Data extracted from a collection
=====

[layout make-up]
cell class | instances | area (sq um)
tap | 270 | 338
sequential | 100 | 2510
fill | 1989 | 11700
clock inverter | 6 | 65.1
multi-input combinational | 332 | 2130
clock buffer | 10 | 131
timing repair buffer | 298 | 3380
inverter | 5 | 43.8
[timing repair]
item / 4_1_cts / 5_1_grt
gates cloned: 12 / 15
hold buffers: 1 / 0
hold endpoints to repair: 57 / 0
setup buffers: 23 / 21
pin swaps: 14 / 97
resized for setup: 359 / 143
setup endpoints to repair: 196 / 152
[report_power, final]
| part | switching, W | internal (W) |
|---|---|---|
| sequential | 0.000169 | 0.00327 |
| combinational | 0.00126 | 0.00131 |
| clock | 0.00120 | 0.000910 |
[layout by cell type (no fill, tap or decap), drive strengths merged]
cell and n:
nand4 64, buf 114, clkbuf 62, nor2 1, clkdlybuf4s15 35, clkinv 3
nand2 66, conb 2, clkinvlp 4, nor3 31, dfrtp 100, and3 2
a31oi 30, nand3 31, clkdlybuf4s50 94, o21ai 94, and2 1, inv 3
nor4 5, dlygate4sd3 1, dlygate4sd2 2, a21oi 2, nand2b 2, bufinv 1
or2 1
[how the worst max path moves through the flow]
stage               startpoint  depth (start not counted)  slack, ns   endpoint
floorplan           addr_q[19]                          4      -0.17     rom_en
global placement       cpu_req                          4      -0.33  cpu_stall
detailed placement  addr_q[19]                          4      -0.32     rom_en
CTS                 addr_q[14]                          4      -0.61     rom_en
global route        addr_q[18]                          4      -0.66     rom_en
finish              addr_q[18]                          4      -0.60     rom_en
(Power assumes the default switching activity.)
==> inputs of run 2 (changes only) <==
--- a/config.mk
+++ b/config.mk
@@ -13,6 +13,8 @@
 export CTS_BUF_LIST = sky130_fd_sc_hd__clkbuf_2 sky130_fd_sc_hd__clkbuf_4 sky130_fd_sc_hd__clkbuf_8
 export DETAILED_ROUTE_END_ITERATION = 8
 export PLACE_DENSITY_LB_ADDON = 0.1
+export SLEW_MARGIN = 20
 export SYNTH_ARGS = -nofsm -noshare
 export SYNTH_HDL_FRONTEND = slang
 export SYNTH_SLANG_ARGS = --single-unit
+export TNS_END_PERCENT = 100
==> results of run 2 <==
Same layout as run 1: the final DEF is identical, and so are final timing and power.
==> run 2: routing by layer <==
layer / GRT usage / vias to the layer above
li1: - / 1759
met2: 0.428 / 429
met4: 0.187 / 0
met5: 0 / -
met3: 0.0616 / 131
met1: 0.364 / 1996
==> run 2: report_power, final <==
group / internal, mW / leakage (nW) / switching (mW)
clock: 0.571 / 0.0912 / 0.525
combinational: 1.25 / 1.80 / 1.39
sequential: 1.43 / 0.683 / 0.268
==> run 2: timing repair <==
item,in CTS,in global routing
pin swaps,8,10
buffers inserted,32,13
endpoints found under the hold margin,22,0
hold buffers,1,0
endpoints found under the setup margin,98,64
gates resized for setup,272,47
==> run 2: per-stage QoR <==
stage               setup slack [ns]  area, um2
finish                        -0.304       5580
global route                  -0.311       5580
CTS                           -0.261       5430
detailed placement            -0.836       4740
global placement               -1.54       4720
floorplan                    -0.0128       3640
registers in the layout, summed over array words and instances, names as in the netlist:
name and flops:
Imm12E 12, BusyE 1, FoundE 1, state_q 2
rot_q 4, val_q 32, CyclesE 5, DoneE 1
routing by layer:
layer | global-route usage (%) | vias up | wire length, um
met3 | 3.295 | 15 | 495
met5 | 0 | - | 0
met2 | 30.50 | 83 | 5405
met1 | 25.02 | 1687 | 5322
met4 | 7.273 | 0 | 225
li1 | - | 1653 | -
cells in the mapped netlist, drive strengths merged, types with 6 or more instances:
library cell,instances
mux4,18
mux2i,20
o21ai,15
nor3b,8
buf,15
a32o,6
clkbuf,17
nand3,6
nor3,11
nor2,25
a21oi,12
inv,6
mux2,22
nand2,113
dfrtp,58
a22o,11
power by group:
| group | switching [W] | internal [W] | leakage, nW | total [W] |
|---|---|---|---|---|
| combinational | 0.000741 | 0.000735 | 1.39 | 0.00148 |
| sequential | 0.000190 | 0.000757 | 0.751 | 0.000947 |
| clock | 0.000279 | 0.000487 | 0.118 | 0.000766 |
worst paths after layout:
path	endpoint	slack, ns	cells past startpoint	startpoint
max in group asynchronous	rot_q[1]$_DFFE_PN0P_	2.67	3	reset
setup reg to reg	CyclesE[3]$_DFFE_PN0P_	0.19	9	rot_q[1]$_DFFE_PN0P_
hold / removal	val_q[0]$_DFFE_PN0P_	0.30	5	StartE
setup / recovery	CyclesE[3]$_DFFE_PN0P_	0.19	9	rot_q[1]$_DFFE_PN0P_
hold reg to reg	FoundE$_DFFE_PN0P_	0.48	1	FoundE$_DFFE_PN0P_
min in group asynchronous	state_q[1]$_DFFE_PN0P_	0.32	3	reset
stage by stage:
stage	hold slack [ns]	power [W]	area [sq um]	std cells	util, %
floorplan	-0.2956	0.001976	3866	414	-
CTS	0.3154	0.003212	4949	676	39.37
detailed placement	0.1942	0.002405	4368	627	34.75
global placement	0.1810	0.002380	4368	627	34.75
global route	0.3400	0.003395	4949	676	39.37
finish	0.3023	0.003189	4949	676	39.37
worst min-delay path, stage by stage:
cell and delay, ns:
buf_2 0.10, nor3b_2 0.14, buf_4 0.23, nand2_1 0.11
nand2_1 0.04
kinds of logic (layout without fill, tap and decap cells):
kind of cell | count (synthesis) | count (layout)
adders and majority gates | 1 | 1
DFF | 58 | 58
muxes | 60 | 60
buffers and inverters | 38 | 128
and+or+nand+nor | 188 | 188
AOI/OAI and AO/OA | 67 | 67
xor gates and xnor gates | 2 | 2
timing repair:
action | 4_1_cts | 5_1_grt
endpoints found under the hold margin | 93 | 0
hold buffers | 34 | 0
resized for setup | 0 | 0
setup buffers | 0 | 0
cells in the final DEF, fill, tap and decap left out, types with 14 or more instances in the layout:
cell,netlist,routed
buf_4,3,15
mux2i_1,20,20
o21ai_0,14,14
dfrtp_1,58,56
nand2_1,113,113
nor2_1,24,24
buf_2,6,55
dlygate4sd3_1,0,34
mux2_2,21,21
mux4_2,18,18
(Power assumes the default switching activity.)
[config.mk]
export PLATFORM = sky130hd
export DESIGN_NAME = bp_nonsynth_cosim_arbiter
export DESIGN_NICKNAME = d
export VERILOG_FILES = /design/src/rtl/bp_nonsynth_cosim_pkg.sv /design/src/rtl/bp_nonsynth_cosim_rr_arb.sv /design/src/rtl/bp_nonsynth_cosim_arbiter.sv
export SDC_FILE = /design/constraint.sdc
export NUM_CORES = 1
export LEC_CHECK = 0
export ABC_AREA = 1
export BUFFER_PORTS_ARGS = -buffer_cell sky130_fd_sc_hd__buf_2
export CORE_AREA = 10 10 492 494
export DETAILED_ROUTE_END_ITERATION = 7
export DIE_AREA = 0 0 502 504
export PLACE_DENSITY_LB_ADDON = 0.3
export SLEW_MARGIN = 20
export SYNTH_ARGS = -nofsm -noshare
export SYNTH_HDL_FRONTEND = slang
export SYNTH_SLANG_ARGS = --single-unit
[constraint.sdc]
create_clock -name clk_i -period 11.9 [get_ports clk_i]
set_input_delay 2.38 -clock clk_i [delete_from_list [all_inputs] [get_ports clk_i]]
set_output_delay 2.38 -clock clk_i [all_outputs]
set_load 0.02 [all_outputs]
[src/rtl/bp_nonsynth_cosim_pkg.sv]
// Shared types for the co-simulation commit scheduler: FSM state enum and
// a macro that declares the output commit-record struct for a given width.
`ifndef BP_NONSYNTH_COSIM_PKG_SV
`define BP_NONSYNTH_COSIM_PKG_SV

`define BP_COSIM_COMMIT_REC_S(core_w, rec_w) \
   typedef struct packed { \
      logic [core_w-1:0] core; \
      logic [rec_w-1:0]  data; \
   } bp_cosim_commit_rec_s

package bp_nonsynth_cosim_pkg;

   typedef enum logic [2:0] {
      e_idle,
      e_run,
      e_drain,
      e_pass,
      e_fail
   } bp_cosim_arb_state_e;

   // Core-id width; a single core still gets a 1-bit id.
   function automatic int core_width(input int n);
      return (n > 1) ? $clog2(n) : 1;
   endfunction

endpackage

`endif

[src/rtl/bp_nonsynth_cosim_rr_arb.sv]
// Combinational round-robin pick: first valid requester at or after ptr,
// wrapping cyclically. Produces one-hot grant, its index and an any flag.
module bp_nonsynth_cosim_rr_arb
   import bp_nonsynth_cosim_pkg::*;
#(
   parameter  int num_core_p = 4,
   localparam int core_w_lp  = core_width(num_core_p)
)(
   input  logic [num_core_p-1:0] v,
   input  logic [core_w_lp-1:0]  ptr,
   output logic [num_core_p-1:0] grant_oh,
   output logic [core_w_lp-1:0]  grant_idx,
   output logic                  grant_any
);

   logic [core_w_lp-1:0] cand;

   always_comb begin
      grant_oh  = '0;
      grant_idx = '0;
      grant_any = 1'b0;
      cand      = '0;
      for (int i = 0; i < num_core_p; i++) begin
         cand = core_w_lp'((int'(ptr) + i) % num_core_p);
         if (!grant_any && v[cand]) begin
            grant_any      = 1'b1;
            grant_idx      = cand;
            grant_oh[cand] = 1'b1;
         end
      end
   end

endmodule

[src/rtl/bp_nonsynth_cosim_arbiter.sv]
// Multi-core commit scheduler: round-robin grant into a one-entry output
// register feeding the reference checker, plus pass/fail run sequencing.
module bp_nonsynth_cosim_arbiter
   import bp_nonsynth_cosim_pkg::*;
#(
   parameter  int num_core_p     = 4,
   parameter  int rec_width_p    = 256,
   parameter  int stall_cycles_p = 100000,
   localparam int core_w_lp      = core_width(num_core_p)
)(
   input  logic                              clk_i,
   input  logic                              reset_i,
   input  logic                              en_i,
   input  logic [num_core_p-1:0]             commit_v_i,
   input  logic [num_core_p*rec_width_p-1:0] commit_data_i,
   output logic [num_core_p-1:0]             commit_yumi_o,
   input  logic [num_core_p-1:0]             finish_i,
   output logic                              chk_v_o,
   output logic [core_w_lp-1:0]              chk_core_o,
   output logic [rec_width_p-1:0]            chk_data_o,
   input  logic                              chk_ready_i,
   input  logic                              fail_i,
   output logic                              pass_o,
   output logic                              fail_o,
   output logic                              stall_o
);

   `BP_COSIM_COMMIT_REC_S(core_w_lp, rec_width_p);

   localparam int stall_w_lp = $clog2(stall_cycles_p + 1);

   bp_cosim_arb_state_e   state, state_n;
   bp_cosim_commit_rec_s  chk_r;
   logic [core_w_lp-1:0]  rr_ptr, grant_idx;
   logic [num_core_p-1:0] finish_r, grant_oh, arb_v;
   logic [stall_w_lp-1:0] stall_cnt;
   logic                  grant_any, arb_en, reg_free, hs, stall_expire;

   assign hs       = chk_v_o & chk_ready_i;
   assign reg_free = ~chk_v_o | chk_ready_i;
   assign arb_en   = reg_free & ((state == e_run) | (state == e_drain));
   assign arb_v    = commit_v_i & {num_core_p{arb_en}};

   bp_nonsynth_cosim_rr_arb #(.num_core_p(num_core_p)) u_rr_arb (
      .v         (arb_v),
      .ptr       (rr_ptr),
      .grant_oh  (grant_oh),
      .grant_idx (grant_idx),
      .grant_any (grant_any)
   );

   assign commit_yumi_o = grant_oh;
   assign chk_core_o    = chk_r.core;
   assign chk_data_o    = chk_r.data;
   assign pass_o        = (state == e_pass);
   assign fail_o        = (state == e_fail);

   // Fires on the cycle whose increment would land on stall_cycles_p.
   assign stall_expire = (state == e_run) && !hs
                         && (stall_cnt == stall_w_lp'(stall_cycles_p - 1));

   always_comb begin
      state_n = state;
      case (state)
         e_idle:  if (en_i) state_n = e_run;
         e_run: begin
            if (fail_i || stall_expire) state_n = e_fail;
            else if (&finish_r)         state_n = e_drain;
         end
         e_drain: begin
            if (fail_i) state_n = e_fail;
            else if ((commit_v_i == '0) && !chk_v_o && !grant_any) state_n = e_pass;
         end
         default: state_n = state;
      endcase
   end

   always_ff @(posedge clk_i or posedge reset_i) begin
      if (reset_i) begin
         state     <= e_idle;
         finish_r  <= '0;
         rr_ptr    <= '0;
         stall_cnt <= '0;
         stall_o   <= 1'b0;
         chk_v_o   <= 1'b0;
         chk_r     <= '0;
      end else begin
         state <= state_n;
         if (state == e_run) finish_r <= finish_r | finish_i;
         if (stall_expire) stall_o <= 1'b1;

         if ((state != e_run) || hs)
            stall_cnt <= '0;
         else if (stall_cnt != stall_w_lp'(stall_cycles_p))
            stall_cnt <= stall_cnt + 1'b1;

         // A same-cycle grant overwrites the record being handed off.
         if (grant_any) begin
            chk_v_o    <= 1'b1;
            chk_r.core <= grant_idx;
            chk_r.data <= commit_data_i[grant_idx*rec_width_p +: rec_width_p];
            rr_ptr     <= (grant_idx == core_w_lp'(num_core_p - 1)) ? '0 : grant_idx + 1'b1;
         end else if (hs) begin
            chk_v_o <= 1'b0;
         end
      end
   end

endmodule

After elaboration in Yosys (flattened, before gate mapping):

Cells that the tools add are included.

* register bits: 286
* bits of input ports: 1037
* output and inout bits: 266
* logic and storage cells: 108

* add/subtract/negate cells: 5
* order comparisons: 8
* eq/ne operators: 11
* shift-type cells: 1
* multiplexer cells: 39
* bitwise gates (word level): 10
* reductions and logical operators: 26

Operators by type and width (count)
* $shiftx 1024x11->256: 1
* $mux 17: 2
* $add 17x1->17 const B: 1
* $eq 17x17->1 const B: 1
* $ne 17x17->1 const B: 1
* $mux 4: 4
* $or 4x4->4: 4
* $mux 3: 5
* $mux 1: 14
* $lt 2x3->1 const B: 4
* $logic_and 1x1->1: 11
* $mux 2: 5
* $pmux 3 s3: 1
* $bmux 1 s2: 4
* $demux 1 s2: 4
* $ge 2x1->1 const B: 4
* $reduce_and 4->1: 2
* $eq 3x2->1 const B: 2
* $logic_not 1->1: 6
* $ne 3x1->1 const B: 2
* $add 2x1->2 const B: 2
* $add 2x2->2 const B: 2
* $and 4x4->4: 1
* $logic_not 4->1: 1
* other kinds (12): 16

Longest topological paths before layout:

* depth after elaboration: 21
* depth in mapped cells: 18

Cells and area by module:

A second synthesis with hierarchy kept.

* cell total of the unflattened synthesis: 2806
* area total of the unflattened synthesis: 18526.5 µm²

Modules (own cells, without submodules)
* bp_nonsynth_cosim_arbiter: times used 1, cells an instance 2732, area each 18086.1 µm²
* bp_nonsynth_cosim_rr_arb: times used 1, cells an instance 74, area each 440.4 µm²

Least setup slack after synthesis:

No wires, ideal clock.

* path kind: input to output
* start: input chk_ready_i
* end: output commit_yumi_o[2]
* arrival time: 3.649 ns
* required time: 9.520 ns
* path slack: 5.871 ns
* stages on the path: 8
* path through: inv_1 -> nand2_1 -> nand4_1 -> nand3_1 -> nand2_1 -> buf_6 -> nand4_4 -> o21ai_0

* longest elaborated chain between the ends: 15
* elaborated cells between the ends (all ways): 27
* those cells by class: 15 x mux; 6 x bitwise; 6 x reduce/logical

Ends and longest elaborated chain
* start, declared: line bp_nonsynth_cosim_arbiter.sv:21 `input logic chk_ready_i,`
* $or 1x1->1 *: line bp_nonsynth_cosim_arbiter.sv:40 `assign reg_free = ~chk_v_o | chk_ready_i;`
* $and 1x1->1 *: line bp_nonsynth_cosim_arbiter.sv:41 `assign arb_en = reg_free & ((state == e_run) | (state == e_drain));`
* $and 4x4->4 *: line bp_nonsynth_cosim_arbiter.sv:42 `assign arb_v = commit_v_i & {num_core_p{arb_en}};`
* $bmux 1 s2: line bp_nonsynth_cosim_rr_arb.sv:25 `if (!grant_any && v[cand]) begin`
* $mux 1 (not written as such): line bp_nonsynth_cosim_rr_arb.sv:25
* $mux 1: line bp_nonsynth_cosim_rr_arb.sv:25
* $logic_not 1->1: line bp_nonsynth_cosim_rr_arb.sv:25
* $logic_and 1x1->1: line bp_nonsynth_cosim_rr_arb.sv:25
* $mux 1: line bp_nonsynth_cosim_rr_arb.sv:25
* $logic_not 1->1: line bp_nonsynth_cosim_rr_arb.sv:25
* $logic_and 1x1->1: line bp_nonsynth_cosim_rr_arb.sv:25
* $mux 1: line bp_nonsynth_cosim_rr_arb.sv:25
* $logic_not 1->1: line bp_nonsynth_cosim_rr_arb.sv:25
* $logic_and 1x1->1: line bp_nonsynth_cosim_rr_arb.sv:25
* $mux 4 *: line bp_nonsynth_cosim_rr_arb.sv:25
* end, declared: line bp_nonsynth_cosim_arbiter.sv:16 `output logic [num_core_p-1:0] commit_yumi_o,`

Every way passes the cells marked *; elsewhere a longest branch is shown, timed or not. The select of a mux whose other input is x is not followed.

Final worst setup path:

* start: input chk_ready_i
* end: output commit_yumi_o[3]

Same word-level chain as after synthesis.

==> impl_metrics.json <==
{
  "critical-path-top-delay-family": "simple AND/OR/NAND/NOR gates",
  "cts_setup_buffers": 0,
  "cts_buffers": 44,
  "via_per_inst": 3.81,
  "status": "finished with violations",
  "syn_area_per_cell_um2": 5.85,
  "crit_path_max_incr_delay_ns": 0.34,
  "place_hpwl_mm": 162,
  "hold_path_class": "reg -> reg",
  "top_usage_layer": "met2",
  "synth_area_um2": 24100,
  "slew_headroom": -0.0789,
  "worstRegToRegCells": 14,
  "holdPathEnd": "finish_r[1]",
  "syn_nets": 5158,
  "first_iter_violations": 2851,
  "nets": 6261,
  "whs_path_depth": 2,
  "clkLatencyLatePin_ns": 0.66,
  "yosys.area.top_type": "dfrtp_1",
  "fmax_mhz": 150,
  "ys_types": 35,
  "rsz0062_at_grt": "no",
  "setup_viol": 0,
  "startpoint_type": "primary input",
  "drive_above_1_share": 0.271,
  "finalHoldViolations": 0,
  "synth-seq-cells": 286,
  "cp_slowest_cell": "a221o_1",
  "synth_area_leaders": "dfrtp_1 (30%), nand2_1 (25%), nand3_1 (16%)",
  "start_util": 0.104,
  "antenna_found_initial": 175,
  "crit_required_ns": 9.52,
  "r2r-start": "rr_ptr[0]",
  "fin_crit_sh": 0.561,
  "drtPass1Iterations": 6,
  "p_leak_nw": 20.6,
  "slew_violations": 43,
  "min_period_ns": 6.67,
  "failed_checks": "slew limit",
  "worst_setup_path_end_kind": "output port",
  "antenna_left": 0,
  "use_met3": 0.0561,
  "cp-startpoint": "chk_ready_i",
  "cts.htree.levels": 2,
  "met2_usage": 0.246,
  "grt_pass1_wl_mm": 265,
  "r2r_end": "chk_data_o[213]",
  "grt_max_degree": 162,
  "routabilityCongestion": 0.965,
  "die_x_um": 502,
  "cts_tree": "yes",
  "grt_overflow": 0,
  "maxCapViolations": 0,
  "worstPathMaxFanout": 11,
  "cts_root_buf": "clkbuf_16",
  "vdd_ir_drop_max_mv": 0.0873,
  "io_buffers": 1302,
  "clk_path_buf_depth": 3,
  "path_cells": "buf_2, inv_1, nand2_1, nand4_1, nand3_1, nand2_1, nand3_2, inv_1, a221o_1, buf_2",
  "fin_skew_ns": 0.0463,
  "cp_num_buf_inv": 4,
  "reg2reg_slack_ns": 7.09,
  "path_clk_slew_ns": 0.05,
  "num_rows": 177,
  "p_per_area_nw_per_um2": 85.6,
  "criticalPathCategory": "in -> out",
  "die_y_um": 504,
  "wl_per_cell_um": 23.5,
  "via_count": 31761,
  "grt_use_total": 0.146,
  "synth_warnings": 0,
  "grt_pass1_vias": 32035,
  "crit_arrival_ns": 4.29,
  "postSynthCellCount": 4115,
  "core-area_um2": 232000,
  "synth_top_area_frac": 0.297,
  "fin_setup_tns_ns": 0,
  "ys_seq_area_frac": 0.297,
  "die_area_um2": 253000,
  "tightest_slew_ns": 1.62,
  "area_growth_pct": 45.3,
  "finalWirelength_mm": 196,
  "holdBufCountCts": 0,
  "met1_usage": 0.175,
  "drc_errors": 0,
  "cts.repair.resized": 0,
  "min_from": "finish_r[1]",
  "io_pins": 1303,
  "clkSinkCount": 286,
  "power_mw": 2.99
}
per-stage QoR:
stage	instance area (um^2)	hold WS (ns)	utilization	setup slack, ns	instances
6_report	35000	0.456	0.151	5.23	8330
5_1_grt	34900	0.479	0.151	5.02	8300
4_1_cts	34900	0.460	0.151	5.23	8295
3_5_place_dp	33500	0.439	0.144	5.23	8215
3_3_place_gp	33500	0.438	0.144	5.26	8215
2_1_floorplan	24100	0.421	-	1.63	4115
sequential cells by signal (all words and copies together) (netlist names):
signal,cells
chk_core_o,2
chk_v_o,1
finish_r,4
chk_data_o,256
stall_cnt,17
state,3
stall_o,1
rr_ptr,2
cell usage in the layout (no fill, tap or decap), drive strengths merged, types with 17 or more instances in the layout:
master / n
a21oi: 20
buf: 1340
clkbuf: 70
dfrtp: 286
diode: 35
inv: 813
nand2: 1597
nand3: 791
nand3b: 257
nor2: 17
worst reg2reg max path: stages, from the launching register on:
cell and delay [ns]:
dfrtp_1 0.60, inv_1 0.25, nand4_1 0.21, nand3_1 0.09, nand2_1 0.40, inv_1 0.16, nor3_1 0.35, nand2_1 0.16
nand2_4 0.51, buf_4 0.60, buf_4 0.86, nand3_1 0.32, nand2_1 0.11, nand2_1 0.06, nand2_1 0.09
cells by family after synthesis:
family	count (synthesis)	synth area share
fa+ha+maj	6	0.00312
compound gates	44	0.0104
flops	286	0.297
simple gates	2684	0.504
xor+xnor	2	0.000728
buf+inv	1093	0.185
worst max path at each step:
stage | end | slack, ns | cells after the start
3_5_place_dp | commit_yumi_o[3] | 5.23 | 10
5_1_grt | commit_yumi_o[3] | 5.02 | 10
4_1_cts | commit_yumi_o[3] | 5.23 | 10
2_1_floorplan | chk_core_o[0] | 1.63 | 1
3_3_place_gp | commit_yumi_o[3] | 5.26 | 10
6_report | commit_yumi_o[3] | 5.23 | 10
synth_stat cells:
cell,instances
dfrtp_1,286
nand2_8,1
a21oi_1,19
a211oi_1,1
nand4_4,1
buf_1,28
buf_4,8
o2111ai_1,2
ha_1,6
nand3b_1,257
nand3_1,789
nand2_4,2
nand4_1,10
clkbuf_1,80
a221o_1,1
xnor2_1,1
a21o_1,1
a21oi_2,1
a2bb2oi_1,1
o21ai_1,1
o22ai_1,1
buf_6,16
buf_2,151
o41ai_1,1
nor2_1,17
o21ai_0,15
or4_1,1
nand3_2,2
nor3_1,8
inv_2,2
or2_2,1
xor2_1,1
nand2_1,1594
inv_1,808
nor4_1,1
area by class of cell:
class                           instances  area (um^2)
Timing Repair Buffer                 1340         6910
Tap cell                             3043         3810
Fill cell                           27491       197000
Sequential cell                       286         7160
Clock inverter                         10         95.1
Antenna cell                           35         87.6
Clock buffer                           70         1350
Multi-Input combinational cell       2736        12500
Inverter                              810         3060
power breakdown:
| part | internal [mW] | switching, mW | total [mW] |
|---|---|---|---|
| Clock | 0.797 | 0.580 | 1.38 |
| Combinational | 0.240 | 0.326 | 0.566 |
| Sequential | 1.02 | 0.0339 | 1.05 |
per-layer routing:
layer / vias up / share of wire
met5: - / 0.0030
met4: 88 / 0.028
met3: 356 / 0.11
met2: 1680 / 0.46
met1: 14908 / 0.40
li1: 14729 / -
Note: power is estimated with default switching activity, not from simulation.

=====

**Brief:**
Of the lines above, retype only those from the line containing "cell class | instances | area (sq um)" through the line containing "item / 4_1_cts / 5_1_grt", including both, exactly.

**Completed task:**
cell class | instances | area (sq um)
tap | 270 | 338
sequential | 100 | 2510
fill | 1989 | 11700
clock inverter | 6 | 65.1
multi-input combinational | 332 | 2130
clock buffer | 10 | 131
timing repair buffer | 298 | 3380
inverter | 5 | 43.8
[timing repair]
item / 4_1_cts / 5_1_grt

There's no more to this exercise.